During its heyday Hammond’s Sunken Garden was considered to be one of the most beautiful sunken gardens in the entire state of Indiana and quite an achievement with a reflecting pool approximately three feet deep. A stone fountain served as a centerpiece for this picturesque garden.
The funding and labor for all the work as provide by the Work Program Administration (WPA), during the 1930’s. During the Depression era, the WPA funded many additional park improvements projects throughout the city. These other features included limestone retaining walls around the wading pools found at Douglas, Hessville, and Harrison Parks and the limestone storage building at Turner Park. These features are no longer in existence. The WPA and the Publics Works Administration (PWA) were responsible for the construction of City Hall.
The use of limestone and other natural material was a common element of City Hall and the Sunken Garden. The stone wall that surrounded the garden were built entirely of limestone salvaged by the WPA stone masons from another project underway in Blue Illinois at a cost of $623.00.
The use of natural material was combined with the classical design concepts including symmetry and neoclassical motifs. These classical motifs were not the same as those found in earlier stylistic phases of neoclassicism from the Columbian Exposition, a neoclassicism influenced by the Arts and Crafts and Art Deco style of the early twentieth century.

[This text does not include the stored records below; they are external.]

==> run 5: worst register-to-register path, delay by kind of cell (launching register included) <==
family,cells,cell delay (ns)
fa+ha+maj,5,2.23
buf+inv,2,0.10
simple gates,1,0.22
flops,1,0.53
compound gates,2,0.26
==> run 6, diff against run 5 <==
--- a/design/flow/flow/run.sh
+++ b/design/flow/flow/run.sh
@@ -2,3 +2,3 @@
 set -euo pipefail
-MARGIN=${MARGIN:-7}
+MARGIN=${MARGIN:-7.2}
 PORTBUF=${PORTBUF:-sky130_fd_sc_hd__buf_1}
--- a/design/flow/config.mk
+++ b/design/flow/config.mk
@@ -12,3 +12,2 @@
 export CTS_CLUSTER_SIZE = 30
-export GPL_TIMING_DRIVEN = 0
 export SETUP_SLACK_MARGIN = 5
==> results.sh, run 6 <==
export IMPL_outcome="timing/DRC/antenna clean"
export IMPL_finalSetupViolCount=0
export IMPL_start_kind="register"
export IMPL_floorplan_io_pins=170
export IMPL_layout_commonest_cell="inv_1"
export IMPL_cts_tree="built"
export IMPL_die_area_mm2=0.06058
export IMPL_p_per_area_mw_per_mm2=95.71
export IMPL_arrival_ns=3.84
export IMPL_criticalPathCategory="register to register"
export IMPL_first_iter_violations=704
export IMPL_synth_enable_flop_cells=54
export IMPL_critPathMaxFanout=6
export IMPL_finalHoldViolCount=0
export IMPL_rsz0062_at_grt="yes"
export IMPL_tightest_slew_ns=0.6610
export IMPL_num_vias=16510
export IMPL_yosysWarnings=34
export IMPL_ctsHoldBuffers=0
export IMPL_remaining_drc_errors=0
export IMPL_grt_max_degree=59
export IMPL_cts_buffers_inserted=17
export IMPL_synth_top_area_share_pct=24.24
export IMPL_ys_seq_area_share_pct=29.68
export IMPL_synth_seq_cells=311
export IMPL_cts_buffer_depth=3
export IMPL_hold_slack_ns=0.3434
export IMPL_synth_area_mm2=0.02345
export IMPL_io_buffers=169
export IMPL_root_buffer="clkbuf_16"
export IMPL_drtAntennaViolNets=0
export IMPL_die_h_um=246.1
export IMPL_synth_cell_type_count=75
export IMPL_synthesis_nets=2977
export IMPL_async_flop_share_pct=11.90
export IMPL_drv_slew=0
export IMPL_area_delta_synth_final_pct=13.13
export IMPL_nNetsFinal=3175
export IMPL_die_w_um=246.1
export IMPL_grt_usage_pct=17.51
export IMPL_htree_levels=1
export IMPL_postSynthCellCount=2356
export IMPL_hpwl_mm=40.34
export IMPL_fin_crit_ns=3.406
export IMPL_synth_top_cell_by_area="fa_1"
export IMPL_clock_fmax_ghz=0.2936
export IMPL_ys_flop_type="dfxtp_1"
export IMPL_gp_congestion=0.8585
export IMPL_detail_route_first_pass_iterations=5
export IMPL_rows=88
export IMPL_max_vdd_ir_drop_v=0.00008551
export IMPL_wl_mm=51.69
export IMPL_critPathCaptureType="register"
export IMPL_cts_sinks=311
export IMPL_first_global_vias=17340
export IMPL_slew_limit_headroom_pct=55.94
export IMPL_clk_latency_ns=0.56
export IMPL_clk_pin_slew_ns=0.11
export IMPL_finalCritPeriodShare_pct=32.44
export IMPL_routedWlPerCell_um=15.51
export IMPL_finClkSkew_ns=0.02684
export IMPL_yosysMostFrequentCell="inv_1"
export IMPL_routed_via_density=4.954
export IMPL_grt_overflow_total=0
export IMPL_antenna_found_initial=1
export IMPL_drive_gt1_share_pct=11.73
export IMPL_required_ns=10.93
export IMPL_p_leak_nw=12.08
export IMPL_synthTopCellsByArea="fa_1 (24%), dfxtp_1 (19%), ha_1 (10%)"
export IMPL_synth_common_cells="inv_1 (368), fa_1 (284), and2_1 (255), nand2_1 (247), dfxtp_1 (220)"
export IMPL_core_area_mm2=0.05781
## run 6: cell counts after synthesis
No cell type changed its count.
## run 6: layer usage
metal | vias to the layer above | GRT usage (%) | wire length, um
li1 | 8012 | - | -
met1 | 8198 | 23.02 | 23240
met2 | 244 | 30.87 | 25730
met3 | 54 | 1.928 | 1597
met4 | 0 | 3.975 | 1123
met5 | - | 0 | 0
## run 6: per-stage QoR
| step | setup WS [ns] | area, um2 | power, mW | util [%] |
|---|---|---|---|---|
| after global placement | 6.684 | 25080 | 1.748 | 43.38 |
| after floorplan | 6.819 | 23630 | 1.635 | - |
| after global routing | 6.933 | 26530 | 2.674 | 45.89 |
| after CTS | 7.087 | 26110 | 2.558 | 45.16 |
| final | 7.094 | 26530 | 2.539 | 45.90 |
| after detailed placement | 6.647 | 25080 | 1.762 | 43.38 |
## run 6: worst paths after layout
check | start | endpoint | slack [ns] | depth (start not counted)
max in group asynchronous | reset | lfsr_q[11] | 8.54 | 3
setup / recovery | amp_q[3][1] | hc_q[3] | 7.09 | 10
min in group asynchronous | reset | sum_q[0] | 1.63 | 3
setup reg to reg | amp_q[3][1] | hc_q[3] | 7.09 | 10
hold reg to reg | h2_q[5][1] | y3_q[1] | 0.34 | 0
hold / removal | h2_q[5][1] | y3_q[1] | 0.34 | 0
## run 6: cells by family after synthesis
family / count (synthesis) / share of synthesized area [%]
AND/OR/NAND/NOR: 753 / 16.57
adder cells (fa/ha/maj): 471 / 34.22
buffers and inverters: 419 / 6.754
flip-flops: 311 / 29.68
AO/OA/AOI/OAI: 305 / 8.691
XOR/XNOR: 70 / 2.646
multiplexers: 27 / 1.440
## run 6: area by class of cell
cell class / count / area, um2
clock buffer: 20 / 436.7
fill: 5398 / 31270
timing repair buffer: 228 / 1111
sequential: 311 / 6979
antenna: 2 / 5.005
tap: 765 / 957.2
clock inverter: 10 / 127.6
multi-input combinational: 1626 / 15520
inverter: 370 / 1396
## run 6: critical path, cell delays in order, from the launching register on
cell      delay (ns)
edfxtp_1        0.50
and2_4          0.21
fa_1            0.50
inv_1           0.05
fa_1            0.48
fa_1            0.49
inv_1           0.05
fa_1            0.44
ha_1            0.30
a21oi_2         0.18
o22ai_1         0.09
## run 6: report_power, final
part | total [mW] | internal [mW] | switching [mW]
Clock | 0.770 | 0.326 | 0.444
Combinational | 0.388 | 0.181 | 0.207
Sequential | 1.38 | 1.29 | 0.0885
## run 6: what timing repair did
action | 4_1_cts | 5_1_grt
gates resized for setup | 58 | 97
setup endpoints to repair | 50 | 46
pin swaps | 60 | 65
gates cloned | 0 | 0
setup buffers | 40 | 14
This is an optimization exercise on Yosys and OpenROAD, whose aim is small area, a short achievable clock period and few clock cycles per item, not a production implementation.
At most, simulation tests tie the RTL to the original design; equivalence was not proved.

## JK
==> flow/design.v <==
package softreg_pkg;
	localparam int SR_ADDR_W = 32;
	localparam int SR_DATA_W = 32;
	localparam int SR_REQ_W = 1 + 1 + SR_ADDR_W + SR_DATA_W;
	localparam int NUM_APPS     = 4;
	localparam int REGS_PER_APP = 4;
	localparam int APP_SEL_LSB  = 4;
	localparam int APP_SEL_W    = $clog2(NUM_APPS);
	localparam int REG_IDX_LSB  = 2;
	localparam int REG_IDX_W    = $clog2(REGS_PER_APP);
	localparam int REQ_PIPE_STAGES  = 2;
	localparam int RESP_PIPE_STAGES = 2;
	localparam logic [1:0] AXI_RESP_OKAY = 2'b00;
	typedef enum logic {
		SR_OP_WRITE,
		SR_OP_READ
	} sr_op_t;
	typedef enum logic [2:0] {
		ST_IDLE,
		ST_ISSUE_WR,
		ST_WR_RESP,
		ST_ISSUE_RD,
		ST_WAIT_RD,
		ST_RD_RESP
	} bridge_state_t;
	typedef struct packed {
		logic                 valid;
		logic [SR_DATA_W-1:0] data;
	} sr_resp_t;
endpackage
`timescale 1ns/1ns
module stage_pipe #(
	parameter int WIDTH  = 1,
	parameter int STAGES = 2
) (
	input  logic             global_clk,
	input  logic             global_rst_n,
	input  logic [WIDTH-1:0] in_bus,
	output logic [WIDTH-1:0] out_bus
);
	logic [WIDTH-1:0] stage_q [STAGES];
	always_ff @(posedge global_clk) begin
		if (global_rst_n) begin
			for (int i = 0; i < STAGES; i++) begin
				stage_q[i] <= '0;
			end
		end else begin
			stage_q[0] <= in_bus;
			for (int i = 1; i < STAGES; i++) begin
				stage_q[i] <= stage_q[i-1];
			end
		end
	end
	assign out_bus = stage_q[STAGES-1];
endmodule
`timescale 1ns/1ns
import softreg_pkg::*;
module scratch_app #(
	parameter int APP_ID = 0
) (
	input  logic                                global_clk,
	input  logic                                global_rst_n,
	input  logic                                req_valid,
	input  softreg_pkg::sr_op_t                 req_op,
	input  logic [softreg_pkg::SR_ADDR_W-1:0]   req_addr,
	input  logic [softreg_pkg::SR_DATA_W-1:0]   req_data,
	output softreg_pkg::sr_resp_t               resp
);
	logic [SR_DATA_W-1:0] regs_q [REGS_PER_APP];
	logic [APP_SEL_W-1:0] app_sel;
	logic [REG_IDX_W-1:0] reg_idx;
	logic                 hit;
	assign app_sel = req_addr[APP_SEL_LSB +: APP_SEL_W];
	assign reg_idx = req_addr[REG_IDX_LSB +: REG_IDX_W];
	assign hit     = req_valid && (app_sel == APP_SEL_W'(APP_ID));
	always_ff @(posedge global_clk) begin
		if (global_rst_n) begin
			for (int i = 0; i < REGS_PER_APP; i++) begin
				regs_q[i] <= '0;
			end
			resp <= '0;
		end else begin
			if (hit && req_op == SR_OP_WRITE) begin
				regs_q[reg_idx] <= req_data;
			end
			if (hit && req_op == SR_OP_READ) begin
				resp.valid <= 1'b1;
				resp.data  <= regs_q[reg_idx];
			end else begin
				resp <= '0;
			end
		end
	end
endmodule
From an optimization exercise on the open Yosys and OpenROAD flow, aimed at small area and few clock cycles; shortcuts taken in it are not production practice.
RTL that was checked went through simulation tests only; none was proved equivalent to the original.
No activity file was given, so power comes from the tool's default toggle rates.

Setup of v6:
==> flow/design.v (excerpt) <==
module block_mean_ascii_quantizer #(
  parameter int MAX_WIDTH  = bmaq_pkg::MAX_WIDTH_DEF,
  parameter int BLOCK_ROWS = bmaq_pkg::BLOCK_ROWS_DEF,
  parameter int BLOCK_COLS = bmaq_pkg::BLOCK_COLS_DEF
) (
  input  wire logic                            clk_i,
  input  wire logic                            rst_ni,
  input  wire logic                            cfg_we_i,
  input  wire logic [bmaq_pkg::CFG_IDX_W-1:0]  cfg_index_i,
  input  wire logic [bmaq_pkg::CFG_DATA_W-1:0] cfg_data_i,
  input  wire logic                            s_axis_tvalid_i,
  output logic                                 s_axis_tready_o,
  input  wire logic [7:0]                      s_axis_tdata_i,    
  output logic                                 m_axis_tvalid_o,
  input  wire logic                            m_axis_tready_i,
  output logic      [7:0]                      m_axis_tdata_o,    
  output logic                                 m_axis_tlast_o,
  output logic      [0:0]                      m_axis_tuser_o     
);
Size: roughly 3,800 cells after synthesis, ~2,100 flip-flops, about 38 I/O pins, roughly 52,000 µm² of cells after synthesis.
==> flow/config.mk <==
export PLATFORM = sky130hd
export DESIGN_NAME = block_mean_ascii_quantizer
export DESIGN_NICKNAME = block_mean_ascii_quantizer
export VERILOG_FILES = /design/flow/design.v
export SDC_FILE = /design/flow/constraint.sdc
export NUM_CORES = 4
export LEC_CHECK = 0
export ABC_AREA = 1
export CAP_MARGIN = 20
export CORE_MARGIN = 2
export CORE_UTILIZATION = 60
export CTS_CLUSTER_DIAMETER = 100
export CTS_CLUSTER_SIZE = 28
export SLEW_MARGIN = 20
==> flow/constraint.sdc <==
create_clock -name core_clock -period 9.0 [get_ports {clk_i}]
set_input_delay 1.8000 -clock core_clock [delete_from_list [all_inputs] [get_ports {clk_i}]]
set_output_delay 1.8000 -clock core_clock [all_outputs]
set_load 0.01 [all_outputs]
run.sh (not shown) runs the stock make flow with config.mk's settings and CLKGATE_MAP_FILE= SYNTH_SCRIPT=/design/flow/synth_recipe.tcl, a recipe that flattens the netlist after the stock synthesis.
### v6 -> v7
-- flow/design.v --
<<< v6, line 114
  output logic      [0:0]                      m_axis_tuser_o     
);
  localparam int NWin  = 7;
  localparam int WinW  = $clog2(NWin);
  localparam int ColW  = $clog2(MAX_WIDTH);
>>> v7, line 114
  output logic      [0:0]                      m_axis_tuser_o     
);
  localparam int NWin  = 8;
  localparam int WinW  = $clog2(NWin);
  localparam int ColW  = $clog2(MAX_WIDTH);
Findings:
There was hardly any difference in chip width between v6 and v7. Looking at met1 demand-to-capacity share in global routing, v7 sits 0.25 points lower than v6 does. Compared v7 against v6; area enclosed by the die boundary within noise. The total number of multi-input combinational cells reported for v7 is greater than that of v6 by 7. The clock network area share of v6 and that of v7 are within noise of each other. Compared with v6, in v7 first-pass GRT wire length decreased by 4000 µm relative to the old numbers; final critical-path share of the clock period saw an increase.
Testbench counts of v7, summed over its fixed seeds: cycles 192,960.
Function not checked in v6: the RTL went through the layout flow alone.

run A:
RTL: one of the versions met above, not the one the previous note started from.
For scale: roughly 3800 cells after synthesis, about 2100 flip-flops, roughly 52000 µm² of cells after synthesis.
==> flow/design.v (excerpt) <==
module block_mean_ascii_quantizer #(
  parameter int MAX_WIDTH  = bmaq_pkg::MAX_WIDTH_DEF,
  parameter int BLOCK_ROWS = bmaq_pkg::BLOCK_ROWS_DEF,
  parameter int BLOCK_COLS = bmaq_pkg::BLOCK_COLS_DEF
) (
  input  wire logic                            clk_i,
  input  wire logic                            rst_ni,
  input  wire logic                            cfg_we_i,
  input  wire logic [bmaq_pkg::CFG_IDX_W-1:0]  cfg_index_i,
  input  wire logic [bmaq_pkg::CFG_DATA_W-1:0] cfg_data_i,
  input  wire logic                            s_axis_tvalid_i,
  output logic                                 s_axis_tready_o,
  input  wire logic [7:0]                      s_axis_tdata_i,    
  output logic                                 m_axis_tvalid_o,
  input  wire logic                            m_axis_tready_i,
  output logic      [7:0]                      m_axis_tdata_o,    
  output logic                                 m_axis_tlast_o,
  output logic      [0:0]                      m_axis_tuser_o     
);
==> flow/config.mk <==
export PLATFORM = sky130hd
export DESIGN_NAME = block_mean_ascii_quantizer
export DESIGN_NICKNAME = block_mean_ascii_quantizer
export VERILOG_FILES = /design/flow/design.v
export SDC_FILE = /design/flow/constraint.sdc
export NUM_CORES = 4
export LEC_CHECK = 0
export ABC_AREA = 1
export CAP_MARGIN = 20
export CORE_MARGIN = 2
export CORE_UTILIZATION = 60
export CTS_CLUSTER_DIAMETER = 110
export CTS_CLUSTER_SIZE = 32
export SLEW_MARGIN = 20
==> flow/constraint.sdc <==
create_clock -name core_clock -period 9.0 [get_ports {clk_i}]
set_input_delay 1.8000 -clock core_clock [delete_from_list [all_inputs] [get_ports {clk_i}]]
set_output_delay 1.8000 -clock core_clock [all_outputs]
set_load 0.01 [all_outputs]
Testbench counts of run A, summed over its fixed seeds: cycles 192,960.
> inputs changed (run A -> run B)
--- a/flow/design.v
+++ b/flow/design.v
@@ -79,18 +79,19 @@
     use_seg[NPow-1:0] = len_rest[NPow-1:0];
   end
   logic [NIB_W-1:0] link [NSeg+1];
   assign link[0] = grp_in[NWIN];
   for (genvar s = 0; s < NSeg; s++) begin : g_seg
     localparam int Len = (s < NPow) ? (1 << s) : Rem;
-    logic [NIB_W-1:0] q [Len];
-    always_ff @(posedge clk_i) begin
-      q[0] <= link[s];
-      for (int i = 1; i < Len; i++) q[i] <= q[i-1];
+    logic [NIB_W*Len-1:0] q;
+    if (Len == 1) begin : g_one
+      always_ff @(posedge clk_i) q <= link[s];
+    end else begin : g_many
+      always_ff @(posedge clk_i) q <= {q[NIB_W*(Len-1)-1:0], link[s]};
     end
-    assign link[s+1] = use_seg[s] ? q[Len-1] : link[s];
+    assign link[s+1] = use_seg[s] ? q[NIB_W*Len-1 -: NIB_W] : link[s];
   end
   assign tail = link[NSeg];
 endmodule
 `default_nettype wire
 `default_nettype none
 import bmaq_pkg::*;
@@ -110,13 +111,13 @@
   output logic                                 m_axis_tvalid_o,
   input  wire logic                            m_axis_tready_i,
   output logic      [7:0]                      m_axis_tdata_o,    
   output logic                                 m_axis_tlast_o,
   output logic      [0:0]                      m_axis_tuser_o     
 );
-  localparam int NWin  = 8;
+  localparam int NWin  = 12;
   localparam int WinW  = $clog2(NWin);
   localparam int ColW  = $clog2(MAX_WIDTH);
   localparam int LenW  = $clog2(MAX_WIDTH - 3 * NWin);
   localparam int SubW  = (BLOCK_COLS > 1) ? $clog2(BLOCK_COLS) : 1;
   localparam int RibW  = (BLOCK_ROWS > 1) ? $clog2(BLOCK_ROWS) : 1;
   localparam int RowSW = $clog2(BLOCK_COLS * 255 + 1);
[summary]
- Where via count is concerned, run A is better than run B.
- Looking at delay contributed by the slowest stage of the critical path across run B and run A, the one that comes out lower is run A.
- In the metrics for run B and run A, the one carrying the higher compound-gate portion of the synthesized area is run B.
- Fraction of power consumed by combinational cells, run B and run A: lower on run A
- Run B | status: complete | timing, DRC, antenna: pass
- Run B improves on run A in hold slack.
- Of run B and run A, the run reporting the higher power consumed by combinational cells was run B.
- Sequential cell area share in run B vs run A: down 1.9 points
- Summary of run B over run A: final cell area excluding filler cells went up 1400 µm², share of the final layout cell area in multi-input gates went up 1.6 points.
- Higher top fanout value on the critical path goes to run A over run B.
- Count of plain and timing-repair buffers up 27 in run B wrt run A
- Comparing run B and run A, synthesized area is lower on run A.
- In run B, the post-synthesis net count came out 7.8% above the value in run A.
Testbench counts of run B, summed over its fixed seeds: cycles 192,960.

==> separate check: timing with driven ports <==
How much do the figures lean on ideal ports? The routed layouts below were timed once more, with nothing changed but the port constraints.
Step 1: set_driving_cell puts a clkbuf_16 on clk_i and a buf_2 on each other input, an assumption about the parent block.
Step 2 moves the port delays by t, midway between the first and last clock arrival at a register: inputs arrive t later, outputs are due t later. That takes back most of the time a late clock gives input paths.
Three values: ideal, step 1, step 2; two values: the first two.
run | t (ns) | setup WS [ns] | worst slew at a driven data input, ns | cell pins on the clock port's net
v6 | 0.730 | 1.234 / 1.275 / 0.545 | 0.05 | 1
v7 | 0.721 | 0.912 / 0.912 / 0.506 | 0.04 | 1
run A | 0.729 | 0.958 / 0.958 / 0.556 | 0.05 | 1
run B | 0.724 | 0.626 / 0.626 / 0.626 | 0.04 | 1
After both steps every run listed still meets setup and hold. For v6, which loses most, drivers alone change the setup slack by +0.041 ns; drivers and shift together by -0.689 ns.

During the 1940’s and early 1950’s the Garden was preserved and symbolized the strength and vitality of the thriving city it represented. The Garden offered a beautiful backdrop for photo opportunities both formal and casual. However, late in the 1950’s the fountain and reflecting pool were filled in with dirt and planted with roses and rose bushes. Since then the park has been known as the Rose Garden. Continuing on into later years, the Rose Garden’s plants and structures deteriorated. Trees began to die and the walls crumbled, the once beautiful park become unsafe.
Since that time there have been multiple attempts to restore and preserve the Rose Garden without success. Its stone features were replaced with concrete walls and steps, metal hand rails were installed and now it is largely grass. There are a few small tributes to it’s past, some of the walkways have insets of original limestone and the original limestone fountain base still remains.
Throughout the three parts of this presentation we have attempted to capture the essence of City Hall, both inside and out, highlighting its remarkable architectural beauty. We hope this peaks your interest in City Hall.
Gruszecki, Debra, NWI Times, Hammond’s city engineer wants garden wall toppled, April 8, 1990.
The Hammond Historic Preservation Commission, City Hall Historic Structures Report; 2002.
Porta, Sharon, NWI Times, Rose Garden Walls Spruced up at city hall, June 7, 1996.
Staff writer, NWI Times, City Hall Sunken Garden To Be One of State’s Best, April 4,1939.